My question is about how to manage the dates and times in an air quality database, which saved data every ten minutes all day, every day from 2002 through 2008.

I want to generate several analysis and plots, but referring only to the morning peak hours which go from 6:00 through 8:00 am I have tried to generate the diagrams in the needed interval but the R tool always plots the 24 hours in a day distorting, therefore, the available data for the peak hours.

I would hugely appreciate your guidance on how to select and plot interval in the peak hour only and how to generate the several diagrams.

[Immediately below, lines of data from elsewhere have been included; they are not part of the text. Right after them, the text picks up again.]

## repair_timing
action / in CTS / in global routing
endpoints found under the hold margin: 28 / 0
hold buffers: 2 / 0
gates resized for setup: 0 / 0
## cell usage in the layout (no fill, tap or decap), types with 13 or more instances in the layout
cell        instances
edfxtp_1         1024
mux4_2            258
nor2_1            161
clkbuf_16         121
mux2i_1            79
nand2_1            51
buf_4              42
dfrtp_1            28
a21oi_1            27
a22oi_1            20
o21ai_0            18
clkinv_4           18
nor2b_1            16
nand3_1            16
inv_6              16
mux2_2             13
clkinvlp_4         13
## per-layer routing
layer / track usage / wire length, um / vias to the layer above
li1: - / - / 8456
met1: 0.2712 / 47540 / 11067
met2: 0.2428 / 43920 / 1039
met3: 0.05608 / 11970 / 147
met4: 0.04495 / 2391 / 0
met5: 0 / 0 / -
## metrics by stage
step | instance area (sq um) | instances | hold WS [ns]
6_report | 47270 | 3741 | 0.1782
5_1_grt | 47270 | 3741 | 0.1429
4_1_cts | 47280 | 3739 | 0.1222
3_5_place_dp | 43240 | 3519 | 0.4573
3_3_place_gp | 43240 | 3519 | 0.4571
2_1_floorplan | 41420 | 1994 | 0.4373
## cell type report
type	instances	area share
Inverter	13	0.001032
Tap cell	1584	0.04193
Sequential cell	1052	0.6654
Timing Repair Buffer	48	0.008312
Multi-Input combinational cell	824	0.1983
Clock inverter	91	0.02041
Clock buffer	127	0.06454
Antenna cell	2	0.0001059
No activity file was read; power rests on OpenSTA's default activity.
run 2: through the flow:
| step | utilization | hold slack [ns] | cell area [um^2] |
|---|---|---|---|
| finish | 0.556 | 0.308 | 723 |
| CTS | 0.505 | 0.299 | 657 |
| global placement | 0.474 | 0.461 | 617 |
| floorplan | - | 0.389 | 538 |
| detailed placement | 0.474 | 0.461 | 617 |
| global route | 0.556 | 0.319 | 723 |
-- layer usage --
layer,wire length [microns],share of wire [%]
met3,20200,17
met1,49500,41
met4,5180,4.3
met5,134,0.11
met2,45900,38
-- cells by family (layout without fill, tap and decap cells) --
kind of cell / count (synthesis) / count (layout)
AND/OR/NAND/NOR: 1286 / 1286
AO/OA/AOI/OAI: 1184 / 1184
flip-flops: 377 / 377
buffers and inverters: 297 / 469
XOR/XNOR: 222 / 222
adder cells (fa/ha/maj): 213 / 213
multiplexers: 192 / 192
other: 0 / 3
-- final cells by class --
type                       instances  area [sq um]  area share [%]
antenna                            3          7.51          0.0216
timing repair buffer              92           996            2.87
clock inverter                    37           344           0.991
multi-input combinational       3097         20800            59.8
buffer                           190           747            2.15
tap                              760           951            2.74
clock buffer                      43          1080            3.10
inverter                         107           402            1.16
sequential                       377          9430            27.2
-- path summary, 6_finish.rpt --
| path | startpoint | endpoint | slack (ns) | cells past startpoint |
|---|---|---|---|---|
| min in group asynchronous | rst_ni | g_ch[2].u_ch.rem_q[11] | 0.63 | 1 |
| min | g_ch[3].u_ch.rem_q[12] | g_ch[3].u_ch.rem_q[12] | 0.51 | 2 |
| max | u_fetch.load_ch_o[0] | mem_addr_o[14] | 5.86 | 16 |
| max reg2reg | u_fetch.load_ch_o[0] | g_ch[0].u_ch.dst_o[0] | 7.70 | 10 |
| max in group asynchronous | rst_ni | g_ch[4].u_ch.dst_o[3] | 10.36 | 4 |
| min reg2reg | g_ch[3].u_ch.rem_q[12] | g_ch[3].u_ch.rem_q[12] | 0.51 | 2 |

I have the next script to generate a date interval, but I want to agregate hour interval (6-8 am) and plot only the interval data:

# select interval
start.date = as.POSIXct("2007-03-27 05:00", tz = "GMT")
end.date = as.POSIXct("2007-05-27 05:00", tz = "GMT")
subdata = subset(mydata, date >= start.date & date <= end.date,
select = c(date, nox, co))
#
#plot the variables

I recommend you use a time series class instead of a data.frame. Subsetting by a time interval each day is easy with xts:

# use DWin's example data
Data <- data.frame(a=rnorm(240),
  dtm=as.POSIXct("2007-03-27 05:00", tz="GMT")+3600*(1:240))
# create xts object
library(xts)
x <- xts(Data[,"a"], Data[,"dtm"])
# subset by time of day
y <- x["T06:00/T08:00"]
# plot
plot(y)  # plots all 24 hours of each day
# use chartSeries from quantmod to avoid above behavior
library(quantmod)
chartSeries(y)

If your date-times are in a column called 'dtm' then this code should get the records that are within the interval 6A to 8A

dfrm <- data.frame(a=rnorm(24),  
                   dtm =as.POSIXct("2007-03-27 05:00", tz='GMT') +3600*(1:24) )     
    sub6_8A <- subset(dfrm, strftime(dtm, "%H", tz="GMT") %in% c('06','07','08') )
sub6_8A
           a                 dtm
1  0.5020823 2007-03-27 06:00:00
2 -0.7455312 2007-03-27 07:00:00
3  1.8035086 2007-03-27 08:00:00

You could also use an indexed approach with "[[", but if you have NA's they would get dragged along unless you specifically excluded them.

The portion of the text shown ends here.